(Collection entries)
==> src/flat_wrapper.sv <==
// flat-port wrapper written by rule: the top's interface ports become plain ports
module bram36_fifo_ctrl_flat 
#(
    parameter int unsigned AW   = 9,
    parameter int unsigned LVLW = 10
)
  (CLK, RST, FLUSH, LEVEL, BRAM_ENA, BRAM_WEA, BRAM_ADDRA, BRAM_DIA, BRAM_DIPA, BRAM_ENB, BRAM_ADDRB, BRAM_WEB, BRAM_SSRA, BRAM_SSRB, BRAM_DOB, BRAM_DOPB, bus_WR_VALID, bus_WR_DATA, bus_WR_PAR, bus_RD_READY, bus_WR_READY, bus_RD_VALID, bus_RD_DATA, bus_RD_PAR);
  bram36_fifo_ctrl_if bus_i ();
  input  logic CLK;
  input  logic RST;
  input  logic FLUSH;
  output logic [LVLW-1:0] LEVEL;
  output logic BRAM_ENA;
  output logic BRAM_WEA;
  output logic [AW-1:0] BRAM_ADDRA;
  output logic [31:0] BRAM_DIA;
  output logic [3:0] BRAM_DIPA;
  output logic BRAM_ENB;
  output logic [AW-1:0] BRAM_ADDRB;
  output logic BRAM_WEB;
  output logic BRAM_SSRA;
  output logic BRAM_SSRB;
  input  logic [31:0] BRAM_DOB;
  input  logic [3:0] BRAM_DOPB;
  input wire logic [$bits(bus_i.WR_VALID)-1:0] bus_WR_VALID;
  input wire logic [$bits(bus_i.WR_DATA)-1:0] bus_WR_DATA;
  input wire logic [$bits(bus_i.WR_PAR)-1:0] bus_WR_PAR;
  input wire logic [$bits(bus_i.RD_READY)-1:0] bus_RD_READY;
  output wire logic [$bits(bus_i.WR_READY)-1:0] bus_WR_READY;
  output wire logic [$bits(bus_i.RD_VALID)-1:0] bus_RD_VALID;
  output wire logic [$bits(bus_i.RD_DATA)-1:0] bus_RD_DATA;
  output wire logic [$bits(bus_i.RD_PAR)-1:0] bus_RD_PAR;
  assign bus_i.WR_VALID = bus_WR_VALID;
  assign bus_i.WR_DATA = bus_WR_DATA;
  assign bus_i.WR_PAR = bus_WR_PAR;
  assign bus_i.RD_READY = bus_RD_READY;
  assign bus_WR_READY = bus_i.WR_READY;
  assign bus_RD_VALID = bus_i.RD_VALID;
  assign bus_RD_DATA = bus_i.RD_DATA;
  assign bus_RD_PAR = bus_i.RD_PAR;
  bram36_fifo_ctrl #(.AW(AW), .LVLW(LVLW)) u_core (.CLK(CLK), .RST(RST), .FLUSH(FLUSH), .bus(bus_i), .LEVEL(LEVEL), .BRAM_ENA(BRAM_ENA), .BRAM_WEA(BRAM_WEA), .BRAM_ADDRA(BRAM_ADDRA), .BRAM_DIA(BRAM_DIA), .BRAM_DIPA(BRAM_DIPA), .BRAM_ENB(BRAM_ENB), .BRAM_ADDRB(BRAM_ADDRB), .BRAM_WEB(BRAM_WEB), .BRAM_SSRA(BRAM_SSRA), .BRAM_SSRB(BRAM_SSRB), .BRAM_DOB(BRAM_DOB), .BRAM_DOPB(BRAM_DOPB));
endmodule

---

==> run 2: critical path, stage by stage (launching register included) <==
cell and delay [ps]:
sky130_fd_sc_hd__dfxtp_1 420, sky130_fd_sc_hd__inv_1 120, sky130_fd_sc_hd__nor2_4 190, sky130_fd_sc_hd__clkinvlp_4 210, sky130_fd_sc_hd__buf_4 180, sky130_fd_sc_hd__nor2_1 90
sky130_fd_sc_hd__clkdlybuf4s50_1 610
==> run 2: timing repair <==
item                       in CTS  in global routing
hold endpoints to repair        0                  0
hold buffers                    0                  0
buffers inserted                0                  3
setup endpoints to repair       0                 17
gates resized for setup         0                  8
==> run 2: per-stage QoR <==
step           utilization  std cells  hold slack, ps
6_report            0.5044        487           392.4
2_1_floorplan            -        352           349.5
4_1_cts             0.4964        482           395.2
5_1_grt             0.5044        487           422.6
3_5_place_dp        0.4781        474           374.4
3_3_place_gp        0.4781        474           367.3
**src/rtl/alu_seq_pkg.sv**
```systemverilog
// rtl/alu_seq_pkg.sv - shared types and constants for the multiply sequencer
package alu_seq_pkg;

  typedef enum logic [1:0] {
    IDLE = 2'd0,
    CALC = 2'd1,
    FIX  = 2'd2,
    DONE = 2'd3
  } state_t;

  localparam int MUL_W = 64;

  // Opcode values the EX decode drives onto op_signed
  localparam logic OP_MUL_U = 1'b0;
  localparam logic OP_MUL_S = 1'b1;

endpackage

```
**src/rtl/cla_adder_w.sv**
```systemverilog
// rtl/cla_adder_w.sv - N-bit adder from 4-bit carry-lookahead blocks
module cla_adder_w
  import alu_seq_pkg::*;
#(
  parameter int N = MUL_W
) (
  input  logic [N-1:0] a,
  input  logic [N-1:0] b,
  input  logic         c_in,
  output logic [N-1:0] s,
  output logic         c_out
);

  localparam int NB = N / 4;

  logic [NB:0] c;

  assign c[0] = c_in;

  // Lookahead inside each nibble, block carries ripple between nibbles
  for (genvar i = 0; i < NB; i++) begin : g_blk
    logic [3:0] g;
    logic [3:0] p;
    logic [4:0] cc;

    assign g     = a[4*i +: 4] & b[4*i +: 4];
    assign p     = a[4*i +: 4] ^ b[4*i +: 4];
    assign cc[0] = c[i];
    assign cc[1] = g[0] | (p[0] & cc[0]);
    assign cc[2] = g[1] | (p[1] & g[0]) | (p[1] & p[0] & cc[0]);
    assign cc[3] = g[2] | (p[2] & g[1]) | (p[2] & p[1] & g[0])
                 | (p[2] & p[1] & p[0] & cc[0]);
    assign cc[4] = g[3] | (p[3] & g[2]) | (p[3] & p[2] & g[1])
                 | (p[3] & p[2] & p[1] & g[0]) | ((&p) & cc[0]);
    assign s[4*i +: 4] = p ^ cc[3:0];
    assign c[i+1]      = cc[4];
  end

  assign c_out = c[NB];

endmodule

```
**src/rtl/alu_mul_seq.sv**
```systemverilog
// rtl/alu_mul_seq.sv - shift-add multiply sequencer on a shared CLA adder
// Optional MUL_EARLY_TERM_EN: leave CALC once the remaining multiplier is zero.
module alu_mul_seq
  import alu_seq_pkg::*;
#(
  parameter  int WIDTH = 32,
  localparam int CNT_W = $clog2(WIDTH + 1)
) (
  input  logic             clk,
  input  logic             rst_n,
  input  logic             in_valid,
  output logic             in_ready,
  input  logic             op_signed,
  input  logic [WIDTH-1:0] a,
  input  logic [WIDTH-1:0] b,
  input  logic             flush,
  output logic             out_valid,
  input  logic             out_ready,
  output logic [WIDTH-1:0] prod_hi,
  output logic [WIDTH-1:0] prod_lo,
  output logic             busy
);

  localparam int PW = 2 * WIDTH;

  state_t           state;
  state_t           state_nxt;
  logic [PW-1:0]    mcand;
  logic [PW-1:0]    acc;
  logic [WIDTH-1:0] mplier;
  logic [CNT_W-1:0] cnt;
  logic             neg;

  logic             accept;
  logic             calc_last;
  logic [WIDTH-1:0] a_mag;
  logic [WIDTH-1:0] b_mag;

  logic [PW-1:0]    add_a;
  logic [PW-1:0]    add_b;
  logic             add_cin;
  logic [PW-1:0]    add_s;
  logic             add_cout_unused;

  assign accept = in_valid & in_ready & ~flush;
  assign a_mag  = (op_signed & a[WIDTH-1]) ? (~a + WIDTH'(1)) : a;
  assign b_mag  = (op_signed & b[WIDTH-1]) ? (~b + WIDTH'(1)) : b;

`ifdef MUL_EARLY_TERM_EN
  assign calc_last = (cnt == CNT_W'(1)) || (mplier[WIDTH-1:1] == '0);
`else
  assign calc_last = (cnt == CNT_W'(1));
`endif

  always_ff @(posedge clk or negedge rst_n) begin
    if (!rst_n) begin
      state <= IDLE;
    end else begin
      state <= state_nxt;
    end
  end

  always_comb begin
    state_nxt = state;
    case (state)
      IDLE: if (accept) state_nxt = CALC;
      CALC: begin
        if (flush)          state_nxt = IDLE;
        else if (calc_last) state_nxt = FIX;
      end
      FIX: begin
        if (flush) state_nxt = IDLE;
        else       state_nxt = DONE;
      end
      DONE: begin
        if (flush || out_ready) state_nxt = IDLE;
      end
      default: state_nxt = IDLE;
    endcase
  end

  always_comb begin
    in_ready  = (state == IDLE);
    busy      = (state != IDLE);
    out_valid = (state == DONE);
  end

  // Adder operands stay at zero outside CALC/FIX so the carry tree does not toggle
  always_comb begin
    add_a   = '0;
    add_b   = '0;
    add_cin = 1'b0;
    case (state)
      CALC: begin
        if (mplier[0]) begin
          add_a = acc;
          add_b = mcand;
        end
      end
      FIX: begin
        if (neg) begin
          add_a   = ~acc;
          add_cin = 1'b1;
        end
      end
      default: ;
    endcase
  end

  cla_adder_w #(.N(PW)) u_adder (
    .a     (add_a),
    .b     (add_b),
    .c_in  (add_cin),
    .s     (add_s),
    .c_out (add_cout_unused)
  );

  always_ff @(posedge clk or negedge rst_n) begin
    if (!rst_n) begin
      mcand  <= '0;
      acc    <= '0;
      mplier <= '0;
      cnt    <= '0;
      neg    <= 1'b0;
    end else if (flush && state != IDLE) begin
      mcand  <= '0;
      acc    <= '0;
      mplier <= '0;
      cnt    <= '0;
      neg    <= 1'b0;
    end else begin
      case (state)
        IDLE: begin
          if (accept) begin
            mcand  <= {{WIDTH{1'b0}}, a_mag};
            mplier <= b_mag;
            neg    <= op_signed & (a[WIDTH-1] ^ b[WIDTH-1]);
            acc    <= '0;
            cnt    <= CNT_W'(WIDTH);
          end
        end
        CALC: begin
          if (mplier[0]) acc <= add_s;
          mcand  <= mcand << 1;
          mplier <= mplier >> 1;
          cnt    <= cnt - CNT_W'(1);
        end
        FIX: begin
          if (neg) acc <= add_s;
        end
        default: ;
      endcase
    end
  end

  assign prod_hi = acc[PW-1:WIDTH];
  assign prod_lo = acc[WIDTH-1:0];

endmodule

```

> [What is required] Among the entries, count how many lines hold the string "setup", then state only that number.

> [Answer area] 2